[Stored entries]
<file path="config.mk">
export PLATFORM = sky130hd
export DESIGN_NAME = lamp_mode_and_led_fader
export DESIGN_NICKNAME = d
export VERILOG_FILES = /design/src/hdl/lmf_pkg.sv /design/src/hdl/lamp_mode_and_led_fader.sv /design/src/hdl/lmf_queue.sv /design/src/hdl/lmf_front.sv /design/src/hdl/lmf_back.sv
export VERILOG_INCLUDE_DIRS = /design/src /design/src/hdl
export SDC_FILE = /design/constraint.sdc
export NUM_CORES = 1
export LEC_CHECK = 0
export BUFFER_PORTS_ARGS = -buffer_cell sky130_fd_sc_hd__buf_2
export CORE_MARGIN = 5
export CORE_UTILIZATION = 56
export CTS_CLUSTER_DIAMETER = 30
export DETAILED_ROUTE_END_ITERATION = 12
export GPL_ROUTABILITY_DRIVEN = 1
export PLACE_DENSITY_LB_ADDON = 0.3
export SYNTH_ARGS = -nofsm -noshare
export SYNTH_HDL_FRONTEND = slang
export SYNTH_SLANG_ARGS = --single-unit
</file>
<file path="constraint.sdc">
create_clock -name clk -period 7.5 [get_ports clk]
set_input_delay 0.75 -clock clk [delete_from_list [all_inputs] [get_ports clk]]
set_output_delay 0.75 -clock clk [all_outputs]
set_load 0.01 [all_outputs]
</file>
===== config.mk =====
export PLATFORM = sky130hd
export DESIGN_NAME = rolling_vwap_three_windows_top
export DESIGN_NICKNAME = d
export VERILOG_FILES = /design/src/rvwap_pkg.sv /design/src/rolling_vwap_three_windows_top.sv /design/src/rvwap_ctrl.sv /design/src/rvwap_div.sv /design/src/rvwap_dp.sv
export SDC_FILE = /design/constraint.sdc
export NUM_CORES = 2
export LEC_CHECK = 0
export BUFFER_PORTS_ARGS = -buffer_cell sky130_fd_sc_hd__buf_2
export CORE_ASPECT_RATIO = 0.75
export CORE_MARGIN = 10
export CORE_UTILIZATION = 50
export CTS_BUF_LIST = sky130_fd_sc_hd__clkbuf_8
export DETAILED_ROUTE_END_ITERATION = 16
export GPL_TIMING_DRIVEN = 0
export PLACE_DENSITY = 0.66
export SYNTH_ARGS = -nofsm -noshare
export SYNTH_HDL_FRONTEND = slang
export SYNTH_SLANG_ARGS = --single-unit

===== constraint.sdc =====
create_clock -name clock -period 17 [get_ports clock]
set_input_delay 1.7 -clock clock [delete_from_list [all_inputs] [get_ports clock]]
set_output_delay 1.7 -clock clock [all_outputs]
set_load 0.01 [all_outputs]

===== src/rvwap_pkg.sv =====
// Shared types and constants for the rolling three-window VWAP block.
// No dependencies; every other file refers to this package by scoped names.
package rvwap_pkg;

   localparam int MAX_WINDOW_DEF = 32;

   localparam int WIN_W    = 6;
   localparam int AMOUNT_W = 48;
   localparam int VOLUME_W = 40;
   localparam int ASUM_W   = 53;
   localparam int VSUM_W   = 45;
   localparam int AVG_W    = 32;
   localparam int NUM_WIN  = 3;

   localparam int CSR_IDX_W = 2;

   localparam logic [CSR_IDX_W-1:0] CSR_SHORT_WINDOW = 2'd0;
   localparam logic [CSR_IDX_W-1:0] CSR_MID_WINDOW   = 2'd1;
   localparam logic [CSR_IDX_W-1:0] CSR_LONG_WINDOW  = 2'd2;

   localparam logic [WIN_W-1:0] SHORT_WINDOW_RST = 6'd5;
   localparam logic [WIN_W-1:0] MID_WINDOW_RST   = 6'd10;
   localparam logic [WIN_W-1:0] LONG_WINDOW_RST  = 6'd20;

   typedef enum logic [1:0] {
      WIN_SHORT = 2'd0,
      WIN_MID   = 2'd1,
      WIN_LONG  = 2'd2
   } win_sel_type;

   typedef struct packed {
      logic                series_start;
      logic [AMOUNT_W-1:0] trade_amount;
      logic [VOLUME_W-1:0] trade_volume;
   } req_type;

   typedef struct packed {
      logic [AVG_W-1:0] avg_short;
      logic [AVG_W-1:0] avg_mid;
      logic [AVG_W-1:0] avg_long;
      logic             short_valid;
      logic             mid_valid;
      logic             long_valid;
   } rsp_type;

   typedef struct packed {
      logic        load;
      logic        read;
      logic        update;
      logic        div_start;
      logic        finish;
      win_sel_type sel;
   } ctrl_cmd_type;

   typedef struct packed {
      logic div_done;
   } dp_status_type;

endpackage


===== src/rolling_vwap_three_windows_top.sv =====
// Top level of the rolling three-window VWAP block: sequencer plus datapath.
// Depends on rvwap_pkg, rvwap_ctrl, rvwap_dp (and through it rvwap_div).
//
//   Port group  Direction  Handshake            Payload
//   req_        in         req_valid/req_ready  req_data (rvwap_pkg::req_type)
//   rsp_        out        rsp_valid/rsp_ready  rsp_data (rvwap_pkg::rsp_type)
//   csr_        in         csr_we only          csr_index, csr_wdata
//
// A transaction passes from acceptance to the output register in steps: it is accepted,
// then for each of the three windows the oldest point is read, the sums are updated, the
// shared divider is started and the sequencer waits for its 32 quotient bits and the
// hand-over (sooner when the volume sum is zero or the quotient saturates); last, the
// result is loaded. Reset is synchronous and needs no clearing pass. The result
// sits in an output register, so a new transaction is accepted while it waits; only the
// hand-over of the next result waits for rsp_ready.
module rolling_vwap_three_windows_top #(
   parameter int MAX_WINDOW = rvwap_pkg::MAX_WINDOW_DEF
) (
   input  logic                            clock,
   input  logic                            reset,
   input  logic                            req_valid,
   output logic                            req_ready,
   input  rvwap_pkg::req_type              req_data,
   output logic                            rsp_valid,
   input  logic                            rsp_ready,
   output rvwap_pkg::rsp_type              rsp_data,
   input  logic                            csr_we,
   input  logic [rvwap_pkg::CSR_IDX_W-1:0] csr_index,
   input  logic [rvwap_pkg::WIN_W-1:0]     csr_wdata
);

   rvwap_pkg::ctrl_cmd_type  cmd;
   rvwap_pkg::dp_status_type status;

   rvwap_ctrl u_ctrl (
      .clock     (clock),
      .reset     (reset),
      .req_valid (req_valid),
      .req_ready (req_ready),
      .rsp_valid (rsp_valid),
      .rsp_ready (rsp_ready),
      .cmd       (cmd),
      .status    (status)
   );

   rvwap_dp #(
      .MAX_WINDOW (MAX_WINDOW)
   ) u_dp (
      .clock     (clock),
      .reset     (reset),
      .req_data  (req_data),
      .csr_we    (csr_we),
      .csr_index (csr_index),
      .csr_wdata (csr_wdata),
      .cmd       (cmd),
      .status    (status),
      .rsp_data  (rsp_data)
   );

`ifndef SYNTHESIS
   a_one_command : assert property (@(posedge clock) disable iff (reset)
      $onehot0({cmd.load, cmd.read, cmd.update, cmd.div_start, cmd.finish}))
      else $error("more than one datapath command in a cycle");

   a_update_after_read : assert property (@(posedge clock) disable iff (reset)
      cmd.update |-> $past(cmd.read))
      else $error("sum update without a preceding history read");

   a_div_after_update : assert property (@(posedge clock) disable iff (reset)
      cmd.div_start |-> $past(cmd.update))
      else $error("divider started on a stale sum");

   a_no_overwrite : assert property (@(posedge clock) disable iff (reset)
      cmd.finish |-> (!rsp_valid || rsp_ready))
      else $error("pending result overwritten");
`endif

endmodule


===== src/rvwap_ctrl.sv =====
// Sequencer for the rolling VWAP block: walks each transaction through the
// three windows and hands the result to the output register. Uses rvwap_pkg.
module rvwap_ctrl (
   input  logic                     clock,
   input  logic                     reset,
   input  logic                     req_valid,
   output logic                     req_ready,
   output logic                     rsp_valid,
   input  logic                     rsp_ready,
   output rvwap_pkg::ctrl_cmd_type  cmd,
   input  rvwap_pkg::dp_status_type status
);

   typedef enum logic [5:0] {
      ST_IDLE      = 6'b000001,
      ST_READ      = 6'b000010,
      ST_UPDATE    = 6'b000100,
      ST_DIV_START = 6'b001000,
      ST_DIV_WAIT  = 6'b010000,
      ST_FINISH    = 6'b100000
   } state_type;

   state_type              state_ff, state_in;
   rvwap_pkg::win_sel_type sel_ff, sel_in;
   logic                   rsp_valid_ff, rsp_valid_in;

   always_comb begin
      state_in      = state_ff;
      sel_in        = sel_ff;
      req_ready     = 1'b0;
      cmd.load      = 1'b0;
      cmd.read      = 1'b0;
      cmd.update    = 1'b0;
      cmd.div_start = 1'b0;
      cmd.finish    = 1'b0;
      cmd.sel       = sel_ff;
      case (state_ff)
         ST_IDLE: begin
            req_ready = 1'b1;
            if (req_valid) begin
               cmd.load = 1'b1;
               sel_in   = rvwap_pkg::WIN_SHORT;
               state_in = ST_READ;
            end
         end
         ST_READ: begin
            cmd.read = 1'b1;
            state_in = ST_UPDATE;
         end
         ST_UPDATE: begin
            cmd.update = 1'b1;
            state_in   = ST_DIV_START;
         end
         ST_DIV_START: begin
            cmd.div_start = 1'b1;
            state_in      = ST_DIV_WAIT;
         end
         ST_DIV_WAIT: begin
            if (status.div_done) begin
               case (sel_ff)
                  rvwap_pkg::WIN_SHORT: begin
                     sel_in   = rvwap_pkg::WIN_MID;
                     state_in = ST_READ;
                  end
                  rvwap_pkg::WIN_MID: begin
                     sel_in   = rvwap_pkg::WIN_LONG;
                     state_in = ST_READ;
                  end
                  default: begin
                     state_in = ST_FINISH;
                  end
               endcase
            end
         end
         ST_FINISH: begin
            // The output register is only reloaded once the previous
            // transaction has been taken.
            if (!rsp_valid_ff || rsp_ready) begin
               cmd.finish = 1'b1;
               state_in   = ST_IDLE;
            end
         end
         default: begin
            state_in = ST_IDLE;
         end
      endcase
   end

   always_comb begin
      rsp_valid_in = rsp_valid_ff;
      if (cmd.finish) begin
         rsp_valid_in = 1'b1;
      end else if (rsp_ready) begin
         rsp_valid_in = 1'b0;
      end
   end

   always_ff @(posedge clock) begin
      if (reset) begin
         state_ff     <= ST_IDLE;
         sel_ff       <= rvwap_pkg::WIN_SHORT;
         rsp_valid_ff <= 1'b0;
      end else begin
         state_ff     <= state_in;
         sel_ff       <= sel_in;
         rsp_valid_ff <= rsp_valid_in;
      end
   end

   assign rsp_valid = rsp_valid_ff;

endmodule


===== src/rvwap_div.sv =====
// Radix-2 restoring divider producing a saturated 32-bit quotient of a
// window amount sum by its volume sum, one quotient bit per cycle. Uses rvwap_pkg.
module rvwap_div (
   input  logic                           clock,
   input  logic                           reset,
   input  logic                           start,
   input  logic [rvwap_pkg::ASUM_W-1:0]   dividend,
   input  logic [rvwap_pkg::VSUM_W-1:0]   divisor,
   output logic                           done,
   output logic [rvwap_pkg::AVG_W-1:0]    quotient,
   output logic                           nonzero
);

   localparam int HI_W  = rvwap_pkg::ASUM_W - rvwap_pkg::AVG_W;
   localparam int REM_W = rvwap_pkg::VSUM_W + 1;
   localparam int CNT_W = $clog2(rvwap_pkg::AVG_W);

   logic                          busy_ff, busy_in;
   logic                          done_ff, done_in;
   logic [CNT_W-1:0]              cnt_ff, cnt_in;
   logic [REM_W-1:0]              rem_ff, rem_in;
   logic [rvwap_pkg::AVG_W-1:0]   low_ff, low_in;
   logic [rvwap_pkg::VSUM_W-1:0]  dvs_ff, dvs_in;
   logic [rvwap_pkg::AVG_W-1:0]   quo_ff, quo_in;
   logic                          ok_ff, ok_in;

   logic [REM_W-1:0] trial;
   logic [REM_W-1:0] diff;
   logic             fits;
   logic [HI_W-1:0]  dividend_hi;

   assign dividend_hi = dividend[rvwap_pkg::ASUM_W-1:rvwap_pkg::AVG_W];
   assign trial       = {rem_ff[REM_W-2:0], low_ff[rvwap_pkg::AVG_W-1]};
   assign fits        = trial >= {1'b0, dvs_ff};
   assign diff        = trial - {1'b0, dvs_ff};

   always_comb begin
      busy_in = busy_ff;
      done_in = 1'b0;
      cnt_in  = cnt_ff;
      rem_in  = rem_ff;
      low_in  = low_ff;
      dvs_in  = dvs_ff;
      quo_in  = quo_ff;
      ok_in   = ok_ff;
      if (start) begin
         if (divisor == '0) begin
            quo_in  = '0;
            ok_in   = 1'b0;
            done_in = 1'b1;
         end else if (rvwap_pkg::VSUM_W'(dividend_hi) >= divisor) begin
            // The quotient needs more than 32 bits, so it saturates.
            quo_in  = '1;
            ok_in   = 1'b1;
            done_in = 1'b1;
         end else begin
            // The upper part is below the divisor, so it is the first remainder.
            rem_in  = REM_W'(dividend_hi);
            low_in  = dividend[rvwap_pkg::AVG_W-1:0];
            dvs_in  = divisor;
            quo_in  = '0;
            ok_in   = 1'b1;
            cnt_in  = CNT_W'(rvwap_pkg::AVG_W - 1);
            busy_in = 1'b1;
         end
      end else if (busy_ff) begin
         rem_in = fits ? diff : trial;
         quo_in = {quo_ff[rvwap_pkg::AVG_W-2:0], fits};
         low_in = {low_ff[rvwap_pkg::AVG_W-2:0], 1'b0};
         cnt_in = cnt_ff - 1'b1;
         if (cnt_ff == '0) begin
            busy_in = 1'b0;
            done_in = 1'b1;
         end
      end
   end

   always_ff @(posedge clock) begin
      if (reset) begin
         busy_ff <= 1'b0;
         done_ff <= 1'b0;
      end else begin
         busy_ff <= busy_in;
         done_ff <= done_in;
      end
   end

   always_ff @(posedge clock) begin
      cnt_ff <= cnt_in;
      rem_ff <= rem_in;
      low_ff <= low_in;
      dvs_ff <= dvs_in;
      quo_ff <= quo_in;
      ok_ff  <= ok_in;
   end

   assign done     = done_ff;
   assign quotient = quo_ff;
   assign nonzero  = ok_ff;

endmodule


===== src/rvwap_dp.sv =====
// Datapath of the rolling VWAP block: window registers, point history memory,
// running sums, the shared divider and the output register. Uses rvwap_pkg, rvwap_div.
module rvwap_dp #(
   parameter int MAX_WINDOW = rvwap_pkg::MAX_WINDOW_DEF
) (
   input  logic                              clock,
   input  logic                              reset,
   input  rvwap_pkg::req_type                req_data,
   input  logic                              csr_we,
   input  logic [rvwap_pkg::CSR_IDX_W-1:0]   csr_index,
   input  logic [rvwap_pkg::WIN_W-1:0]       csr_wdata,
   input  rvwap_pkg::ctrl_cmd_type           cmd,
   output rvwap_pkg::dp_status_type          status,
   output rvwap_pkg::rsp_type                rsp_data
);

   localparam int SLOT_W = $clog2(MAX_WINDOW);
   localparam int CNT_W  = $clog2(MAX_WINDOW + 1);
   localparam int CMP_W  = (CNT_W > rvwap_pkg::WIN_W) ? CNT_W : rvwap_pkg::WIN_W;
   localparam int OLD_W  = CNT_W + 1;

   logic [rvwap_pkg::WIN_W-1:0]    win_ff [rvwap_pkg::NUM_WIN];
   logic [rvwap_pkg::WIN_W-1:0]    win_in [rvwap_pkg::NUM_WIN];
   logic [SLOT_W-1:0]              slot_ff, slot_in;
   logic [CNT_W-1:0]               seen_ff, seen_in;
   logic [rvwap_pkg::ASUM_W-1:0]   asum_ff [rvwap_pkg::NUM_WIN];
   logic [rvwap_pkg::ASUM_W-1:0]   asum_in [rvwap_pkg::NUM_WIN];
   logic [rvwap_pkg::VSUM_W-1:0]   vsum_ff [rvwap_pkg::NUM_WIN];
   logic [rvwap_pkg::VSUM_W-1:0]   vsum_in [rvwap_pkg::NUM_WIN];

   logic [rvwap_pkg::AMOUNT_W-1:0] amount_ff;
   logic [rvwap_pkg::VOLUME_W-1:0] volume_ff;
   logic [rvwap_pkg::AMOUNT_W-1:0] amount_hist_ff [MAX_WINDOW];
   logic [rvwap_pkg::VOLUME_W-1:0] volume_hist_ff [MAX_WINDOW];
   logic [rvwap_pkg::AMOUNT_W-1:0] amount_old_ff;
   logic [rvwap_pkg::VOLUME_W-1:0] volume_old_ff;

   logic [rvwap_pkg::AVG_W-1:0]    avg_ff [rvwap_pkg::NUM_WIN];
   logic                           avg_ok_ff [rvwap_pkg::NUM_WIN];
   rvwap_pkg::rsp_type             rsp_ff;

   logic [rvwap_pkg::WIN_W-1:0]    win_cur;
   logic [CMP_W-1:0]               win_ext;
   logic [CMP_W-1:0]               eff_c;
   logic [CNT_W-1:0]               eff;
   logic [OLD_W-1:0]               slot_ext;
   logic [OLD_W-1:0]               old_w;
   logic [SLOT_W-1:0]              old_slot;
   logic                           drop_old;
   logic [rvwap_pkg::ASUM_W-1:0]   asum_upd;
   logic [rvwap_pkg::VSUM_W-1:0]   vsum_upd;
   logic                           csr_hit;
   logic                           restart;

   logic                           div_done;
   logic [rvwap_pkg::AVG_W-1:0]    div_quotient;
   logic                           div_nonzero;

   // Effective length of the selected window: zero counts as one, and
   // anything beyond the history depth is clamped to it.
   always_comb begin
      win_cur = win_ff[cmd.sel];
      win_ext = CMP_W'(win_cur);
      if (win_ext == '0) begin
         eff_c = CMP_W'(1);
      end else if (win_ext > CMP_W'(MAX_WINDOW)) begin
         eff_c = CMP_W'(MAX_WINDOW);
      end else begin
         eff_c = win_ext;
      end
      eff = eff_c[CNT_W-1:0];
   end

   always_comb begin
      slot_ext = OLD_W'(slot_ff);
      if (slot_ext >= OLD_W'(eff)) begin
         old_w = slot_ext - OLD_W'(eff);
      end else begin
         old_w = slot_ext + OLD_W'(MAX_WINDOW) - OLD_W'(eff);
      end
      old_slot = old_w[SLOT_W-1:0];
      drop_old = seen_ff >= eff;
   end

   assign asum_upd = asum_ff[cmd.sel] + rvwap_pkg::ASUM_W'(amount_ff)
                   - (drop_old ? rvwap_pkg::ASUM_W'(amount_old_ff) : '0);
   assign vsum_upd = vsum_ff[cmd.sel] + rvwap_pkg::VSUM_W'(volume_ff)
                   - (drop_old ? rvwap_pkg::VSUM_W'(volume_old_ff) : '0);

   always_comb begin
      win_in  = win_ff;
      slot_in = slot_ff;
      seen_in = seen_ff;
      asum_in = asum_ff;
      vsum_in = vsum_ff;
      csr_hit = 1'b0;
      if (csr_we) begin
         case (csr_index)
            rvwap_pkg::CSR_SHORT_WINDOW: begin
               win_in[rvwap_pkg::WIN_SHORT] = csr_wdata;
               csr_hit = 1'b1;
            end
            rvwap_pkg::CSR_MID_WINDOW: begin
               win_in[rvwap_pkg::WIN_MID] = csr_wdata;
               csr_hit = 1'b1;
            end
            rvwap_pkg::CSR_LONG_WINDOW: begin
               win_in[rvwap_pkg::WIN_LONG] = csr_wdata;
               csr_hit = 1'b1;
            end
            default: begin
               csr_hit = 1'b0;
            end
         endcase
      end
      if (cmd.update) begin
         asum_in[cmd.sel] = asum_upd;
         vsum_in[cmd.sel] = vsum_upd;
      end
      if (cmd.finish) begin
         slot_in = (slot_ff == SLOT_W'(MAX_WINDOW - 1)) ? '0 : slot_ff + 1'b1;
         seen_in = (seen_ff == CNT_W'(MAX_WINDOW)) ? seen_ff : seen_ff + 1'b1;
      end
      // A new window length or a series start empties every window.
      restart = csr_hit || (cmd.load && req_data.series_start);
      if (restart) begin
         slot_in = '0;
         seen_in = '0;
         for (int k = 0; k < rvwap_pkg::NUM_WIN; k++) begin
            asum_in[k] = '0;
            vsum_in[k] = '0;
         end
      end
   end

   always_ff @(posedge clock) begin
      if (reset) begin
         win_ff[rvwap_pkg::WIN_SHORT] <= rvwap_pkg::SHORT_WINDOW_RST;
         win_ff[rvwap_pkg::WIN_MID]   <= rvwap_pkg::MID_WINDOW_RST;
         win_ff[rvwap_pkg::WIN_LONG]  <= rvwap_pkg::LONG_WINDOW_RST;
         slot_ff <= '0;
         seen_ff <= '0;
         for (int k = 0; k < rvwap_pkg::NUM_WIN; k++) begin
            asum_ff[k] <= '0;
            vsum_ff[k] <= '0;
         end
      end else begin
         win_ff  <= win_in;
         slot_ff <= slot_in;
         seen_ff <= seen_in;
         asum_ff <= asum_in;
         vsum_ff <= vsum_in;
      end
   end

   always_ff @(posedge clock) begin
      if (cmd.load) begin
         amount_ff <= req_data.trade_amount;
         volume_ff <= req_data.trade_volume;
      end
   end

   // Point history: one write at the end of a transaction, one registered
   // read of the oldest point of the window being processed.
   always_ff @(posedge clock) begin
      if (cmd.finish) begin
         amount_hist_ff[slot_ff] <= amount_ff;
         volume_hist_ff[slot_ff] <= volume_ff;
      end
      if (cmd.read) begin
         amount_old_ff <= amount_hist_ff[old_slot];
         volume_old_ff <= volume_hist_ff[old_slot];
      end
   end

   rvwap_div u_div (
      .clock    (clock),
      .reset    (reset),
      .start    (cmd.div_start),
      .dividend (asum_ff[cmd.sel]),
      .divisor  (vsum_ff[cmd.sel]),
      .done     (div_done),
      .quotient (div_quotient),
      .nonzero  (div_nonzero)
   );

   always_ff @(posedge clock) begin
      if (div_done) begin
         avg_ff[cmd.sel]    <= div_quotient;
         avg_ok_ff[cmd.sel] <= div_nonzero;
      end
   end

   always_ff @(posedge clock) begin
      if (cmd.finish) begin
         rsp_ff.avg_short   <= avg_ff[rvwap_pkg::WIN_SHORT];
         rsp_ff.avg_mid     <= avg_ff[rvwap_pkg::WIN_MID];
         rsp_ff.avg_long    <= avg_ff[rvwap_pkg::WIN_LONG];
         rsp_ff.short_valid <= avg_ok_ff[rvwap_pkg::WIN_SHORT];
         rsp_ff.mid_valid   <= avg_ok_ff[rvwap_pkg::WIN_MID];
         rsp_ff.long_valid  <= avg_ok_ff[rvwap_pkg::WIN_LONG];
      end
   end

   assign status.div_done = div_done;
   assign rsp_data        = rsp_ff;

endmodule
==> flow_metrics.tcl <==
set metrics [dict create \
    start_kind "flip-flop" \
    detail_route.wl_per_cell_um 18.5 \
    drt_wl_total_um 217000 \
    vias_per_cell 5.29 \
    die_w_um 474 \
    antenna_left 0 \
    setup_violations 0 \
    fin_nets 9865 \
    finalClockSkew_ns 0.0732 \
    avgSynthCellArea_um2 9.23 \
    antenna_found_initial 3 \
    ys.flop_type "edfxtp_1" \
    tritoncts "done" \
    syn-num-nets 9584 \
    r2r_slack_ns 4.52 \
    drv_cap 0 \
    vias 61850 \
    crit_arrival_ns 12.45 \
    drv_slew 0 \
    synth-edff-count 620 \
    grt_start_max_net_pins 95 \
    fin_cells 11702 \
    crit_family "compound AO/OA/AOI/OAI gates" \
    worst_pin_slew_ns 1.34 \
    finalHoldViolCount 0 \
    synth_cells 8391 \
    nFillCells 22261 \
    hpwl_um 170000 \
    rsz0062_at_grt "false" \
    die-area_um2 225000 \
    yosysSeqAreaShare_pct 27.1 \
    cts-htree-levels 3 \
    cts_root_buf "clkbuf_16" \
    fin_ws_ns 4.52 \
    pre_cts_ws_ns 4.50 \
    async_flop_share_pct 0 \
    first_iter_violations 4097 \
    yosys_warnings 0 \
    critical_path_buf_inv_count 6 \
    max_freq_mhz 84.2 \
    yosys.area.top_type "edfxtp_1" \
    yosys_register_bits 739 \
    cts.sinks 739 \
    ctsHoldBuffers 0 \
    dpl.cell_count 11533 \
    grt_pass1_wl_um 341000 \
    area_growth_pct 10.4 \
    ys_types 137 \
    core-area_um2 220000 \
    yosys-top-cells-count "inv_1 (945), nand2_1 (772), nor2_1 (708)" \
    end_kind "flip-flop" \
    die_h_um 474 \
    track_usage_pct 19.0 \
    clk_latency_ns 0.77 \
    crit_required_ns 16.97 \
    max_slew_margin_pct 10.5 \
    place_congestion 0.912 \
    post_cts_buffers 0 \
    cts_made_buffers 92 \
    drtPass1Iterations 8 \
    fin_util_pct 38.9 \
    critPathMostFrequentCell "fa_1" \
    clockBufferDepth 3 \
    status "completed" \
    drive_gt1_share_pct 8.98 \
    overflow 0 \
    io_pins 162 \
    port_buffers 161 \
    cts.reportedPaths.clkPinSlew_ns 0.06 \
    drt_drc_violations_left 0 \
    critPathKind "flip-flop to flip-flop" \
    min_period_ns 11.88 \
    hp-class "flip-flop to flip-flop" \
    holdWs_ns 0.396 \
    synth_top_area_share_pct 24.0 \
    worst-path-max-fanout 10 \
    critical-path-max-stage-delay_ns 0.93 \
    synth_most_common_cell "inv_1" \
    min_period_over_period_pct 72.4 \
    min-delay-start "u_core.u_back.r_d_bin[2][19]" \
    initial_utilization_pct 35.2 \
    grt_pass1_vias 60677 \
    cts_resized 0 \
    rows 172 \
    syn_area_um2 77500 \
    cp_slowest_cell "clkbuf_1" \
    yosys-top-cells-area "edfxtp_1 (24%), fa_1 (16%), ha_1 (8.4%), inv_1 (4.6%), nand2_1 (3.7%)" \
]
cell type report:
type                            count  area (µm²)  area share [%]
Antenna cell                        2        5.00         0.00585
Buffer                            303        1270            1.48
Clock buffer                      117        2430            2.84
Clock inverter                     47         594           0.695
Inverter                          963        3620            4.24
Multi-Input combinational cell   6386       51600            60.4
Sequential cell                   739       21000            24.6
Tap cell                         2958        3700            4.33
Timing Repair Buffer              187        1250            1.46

Problem to solve: Looking at the data above, write out exactly the lines that start at the one containing "worst_pin_slew_ns 1.34 \" and end at the one containing "cts-htree-levels 3 \"; include both and nothing beyond.

Response:
    worst_pin_slew_ns 1.34 \
    finalHoldViolCount 0 \
    synth_cells 8391 \
    nFillCells 22261 \
    hpwl_um 170000 \
    rsz0062_at_grt "false" \
    die-area_um2 225000 \
    yosysSeqAreaShare_pct 27.1 \
    cts-htree-levels 3 \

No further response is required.